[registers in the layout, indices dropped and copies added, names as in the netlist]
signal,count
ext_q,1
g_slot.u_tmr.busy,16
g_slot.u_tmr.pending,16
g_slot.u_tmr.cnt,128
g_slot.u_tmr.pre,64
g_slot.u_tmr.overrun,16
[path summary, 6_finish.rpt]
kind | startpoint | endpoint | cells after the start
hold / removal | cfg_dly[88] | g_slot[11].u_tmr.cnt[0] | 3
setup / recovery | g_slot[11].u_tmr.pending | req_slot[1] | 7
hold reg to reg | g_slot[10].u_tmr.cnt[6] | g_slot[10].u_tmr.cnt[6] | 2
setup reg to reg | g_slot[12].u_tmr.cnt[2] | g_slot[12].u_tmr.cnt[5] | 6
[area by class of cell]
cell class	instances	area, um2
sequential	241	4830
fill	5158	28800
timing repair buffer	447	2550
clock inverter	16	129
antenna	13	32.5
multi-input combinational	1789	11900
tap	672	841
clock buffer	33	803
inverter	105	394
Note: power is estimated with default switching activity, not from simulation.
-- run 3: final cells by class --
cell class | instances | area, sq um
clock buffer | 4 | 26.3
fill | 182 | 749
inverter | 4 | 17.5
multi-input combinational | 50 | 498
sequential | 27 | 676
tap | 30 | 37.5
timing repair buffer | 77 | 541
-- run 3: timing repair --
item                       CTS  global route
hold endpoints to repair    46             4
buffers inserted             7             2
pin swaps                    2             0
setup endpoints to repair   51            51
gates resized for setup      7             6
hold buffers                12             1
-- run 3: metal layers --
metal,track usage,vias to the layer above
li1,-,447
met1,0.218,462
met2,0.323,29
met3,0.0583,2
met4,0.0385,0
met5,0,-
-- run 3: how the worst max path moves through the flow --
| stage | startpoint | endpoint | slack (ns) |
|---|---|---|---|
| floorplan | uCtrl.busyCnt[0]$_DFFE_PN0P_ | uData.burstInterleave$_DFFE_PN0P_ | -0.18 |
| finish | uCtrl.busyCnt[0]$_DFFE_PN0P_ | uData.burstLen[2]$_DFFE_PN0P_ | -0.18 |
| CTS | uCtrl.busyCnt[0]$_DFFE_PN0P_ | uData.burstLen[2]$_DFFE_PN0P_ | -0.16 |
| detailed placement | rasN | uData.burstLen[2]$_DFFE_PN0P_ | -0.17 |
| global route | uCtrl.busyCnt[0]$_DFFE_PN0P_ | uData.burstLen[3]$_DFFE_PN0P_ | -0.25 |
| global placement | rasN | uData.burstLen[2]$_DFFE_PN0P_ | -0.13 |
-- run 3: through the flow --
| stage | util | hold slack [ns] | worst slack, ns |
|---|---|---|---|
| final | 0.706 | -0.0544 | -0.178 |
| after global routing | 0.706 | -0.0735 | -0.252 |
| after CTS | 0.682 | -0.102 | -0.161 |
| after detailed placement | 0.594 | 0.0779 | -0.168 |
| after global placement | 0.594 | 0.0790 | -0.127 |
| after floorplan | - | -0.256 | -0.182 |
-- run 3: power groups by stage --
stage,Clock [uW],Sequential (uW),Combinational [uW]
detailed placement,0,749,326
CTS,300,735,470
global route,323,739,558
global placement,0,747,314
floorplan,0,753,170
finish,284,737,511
==
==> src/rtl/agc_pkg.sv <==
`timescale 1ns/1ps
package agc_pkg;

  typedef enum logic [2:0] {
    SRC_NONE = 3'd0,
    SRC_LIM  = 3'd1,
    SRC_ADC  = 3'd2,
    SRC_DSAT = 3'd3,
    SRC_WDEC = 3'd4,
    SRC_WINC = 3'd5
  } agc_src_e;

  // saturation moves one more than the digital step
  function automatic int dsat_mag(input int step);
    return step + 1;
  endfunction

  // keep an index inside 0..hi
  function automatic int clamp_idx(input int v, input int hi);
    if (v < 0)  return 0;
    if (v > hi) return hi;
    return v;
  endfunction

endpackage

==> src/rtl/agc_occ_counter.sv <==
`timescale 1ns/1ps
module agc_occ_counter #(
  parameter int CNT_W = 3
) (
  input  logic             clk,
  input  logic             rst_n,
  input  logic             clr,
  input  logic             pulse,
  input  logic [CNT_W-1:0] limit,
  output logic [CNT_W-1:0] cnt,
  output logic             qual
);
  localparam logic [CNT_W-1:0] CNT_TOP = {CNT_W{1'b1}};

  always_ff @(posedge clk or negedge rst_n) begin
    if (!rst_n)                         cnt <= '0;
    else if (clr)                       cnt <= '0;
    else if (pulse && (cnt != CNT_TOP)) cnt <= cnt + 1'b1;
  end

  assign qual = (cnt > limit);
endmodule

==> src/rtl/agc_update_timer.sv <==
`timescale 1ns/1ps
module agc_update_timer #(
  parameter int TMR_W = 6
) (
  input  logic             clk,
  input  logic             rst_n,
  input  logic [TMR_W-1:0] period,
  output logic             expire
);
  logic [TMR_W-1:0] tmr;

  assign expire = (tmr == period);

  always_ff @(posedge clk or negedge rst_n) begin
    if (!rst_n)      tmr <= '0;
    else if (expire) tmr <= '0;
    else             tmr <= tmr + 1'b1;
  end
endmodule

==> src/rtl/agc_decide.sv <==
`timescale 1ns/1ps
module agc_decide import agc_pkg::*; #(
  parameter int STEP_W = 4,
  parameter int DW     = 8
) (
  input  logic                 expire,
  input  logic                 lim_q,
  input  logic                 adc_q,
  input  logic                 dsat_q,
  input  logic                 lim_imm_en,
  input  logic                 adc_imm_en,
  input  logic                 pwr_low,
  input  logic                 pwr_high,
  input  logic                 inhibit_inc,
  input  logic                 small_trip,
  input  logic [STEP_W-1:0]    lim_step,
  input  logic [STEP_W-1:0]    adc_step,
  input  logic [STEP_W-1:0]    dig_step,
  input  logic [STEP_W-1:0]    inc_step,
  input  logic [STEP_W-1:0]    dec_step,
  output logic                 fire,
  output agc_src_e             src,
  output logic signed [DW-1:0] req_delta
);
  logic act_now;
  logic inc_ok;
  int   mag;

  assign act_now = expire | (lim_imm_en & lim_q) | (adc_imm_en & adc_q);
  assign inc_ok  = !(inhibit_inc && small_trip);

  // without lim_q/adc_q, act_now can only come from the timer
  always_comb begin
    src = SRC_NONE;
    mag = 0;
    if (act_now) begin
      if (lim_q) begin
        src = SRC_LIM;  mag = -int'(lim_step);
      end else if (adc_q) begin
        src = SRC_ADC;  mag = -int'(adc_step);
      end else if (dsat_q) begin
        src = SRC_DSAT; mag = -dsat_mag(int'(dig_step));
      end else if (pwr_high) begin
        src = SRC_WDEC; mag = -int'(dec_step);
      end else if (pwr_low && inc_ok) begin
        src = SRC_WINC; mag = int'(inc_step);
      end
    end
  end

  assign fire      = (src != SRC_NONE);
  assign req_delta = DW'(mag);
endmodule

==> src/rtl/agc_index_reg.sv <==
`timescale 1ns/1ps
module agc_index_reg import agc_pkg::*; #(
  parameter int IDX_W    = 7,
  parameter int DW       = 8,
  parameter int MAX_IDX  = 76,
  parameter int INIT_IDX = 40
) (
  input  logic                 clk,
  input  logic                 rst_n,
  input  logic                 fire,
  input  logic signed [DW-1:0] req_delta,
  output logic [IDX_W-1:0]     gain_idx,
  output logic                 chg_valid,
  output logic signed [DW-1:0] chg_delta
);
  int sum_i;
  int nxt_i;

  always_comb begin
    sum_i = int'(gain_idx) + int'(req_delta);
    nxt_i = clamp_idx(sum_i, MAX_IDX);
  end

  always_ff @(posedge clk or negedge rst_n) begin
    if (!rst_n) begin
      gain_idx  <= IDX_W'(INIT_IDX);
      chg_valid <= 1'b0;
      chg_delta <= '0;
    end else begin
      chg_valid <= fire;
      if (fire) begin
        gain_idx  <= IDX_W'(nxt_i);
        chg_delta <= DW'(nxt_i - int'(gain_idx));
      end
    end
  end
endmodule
---
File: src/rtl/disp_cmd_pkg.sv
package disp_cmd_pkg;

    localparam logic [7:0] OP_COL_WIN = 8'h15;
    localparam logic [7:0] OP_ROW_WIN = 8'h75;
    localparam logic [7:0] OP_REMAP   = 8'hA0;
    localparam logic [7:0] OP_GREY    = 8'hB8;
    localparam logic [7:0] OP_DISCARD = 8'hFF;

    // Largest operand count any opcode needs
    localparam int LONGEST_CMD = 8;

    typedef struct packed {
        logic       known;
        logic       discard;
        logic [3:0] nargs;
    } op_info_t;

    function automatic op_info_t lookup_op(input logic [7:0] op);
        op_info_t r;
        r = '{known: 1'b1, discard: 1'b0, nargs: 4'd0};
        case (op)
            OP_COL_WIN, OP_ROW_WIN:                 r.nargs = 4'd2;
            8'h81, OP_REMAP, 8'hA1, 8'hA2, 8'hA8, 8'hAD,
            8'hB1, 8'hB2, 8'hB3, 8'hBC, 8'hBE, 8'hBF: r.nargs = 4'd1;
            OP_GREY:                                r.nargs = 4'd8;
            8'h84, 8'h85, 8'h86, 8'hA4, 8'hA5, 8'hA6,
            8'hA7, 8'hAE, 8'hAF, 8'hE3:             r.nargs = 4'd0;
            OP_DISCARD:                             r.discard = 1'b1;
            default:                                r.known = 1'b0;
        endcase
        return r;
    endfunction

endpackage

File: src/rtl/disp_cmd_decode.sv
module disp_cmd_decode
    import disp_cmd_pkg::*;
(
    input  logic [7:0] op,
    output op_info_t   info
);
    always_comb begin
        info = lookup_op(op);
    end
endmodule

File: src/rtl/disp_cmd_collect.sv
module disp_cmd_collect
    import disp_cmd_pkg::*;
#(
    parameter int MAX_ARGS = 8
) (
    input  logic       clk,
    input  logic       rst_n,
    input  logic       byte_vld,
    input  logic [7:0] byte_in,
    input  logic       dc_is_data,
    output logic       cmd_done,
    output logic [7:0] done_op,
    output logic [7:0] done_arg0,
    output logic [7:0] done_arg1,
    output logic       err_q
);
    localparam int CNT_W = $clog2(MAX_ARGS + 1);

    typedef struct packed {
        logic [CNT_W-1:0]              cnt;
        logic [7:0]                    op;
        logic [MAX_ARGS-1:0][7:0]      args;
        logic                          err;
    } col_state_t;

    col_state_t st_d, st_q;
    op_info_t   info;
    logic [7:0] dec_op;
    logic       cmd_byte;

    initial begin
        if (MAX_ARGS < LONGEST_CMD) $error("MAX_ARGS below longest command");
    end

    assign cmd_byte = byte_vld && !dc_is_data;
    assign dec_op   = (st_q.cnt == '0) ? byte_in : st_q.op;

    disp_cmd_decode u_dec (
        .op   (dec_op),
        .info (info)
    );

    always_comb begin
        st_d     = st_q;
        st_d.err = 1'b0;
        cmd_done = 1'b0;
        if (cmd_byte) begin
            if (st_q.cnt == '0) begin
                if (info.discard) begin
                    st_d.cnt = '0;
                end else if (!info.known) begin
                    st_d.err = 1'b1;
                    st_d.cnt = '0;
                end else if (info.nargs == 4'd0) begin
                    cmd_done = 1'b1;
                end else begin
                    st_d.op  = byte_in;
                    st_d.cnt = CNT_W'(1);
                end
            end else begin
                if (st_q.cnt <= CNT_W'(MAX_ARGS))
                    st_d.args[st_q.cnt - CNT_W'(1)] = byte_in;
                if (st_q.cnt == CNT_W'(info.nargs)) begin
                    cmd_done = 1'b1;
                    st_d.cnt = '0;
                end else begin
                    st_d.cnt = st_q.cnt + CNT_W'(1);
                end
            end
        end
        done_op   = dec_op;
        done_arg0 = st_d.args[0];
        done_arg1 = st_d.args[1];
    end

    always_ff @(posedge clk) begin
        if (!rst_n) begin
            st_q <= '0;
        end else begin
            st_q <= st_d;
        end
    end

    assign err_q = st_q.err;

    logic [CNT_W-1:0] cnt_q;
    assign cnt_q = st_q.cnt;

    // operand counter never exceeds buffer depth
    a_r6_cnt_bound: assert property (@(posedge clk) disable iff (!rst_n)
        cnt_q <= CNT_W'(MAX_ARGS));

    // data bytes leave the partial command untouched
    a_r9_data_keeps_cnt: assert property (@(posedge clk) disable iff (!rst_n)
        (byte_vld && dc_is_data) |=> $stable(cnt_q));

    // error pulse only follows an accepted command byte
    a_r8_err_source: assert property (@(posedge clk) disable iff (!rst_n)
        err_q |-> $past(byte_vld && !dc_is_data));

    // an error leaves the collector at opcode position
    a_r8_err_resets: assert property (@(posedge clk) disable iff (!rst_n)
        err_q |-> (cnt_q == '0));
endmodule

### Task
Using the records above, copy all lines that include the word "slack".

### Answer to the problem
| stage | startpoint | endpoint | slack (ns) |
| stage | util | hold slack [ns] | worst slack, ns |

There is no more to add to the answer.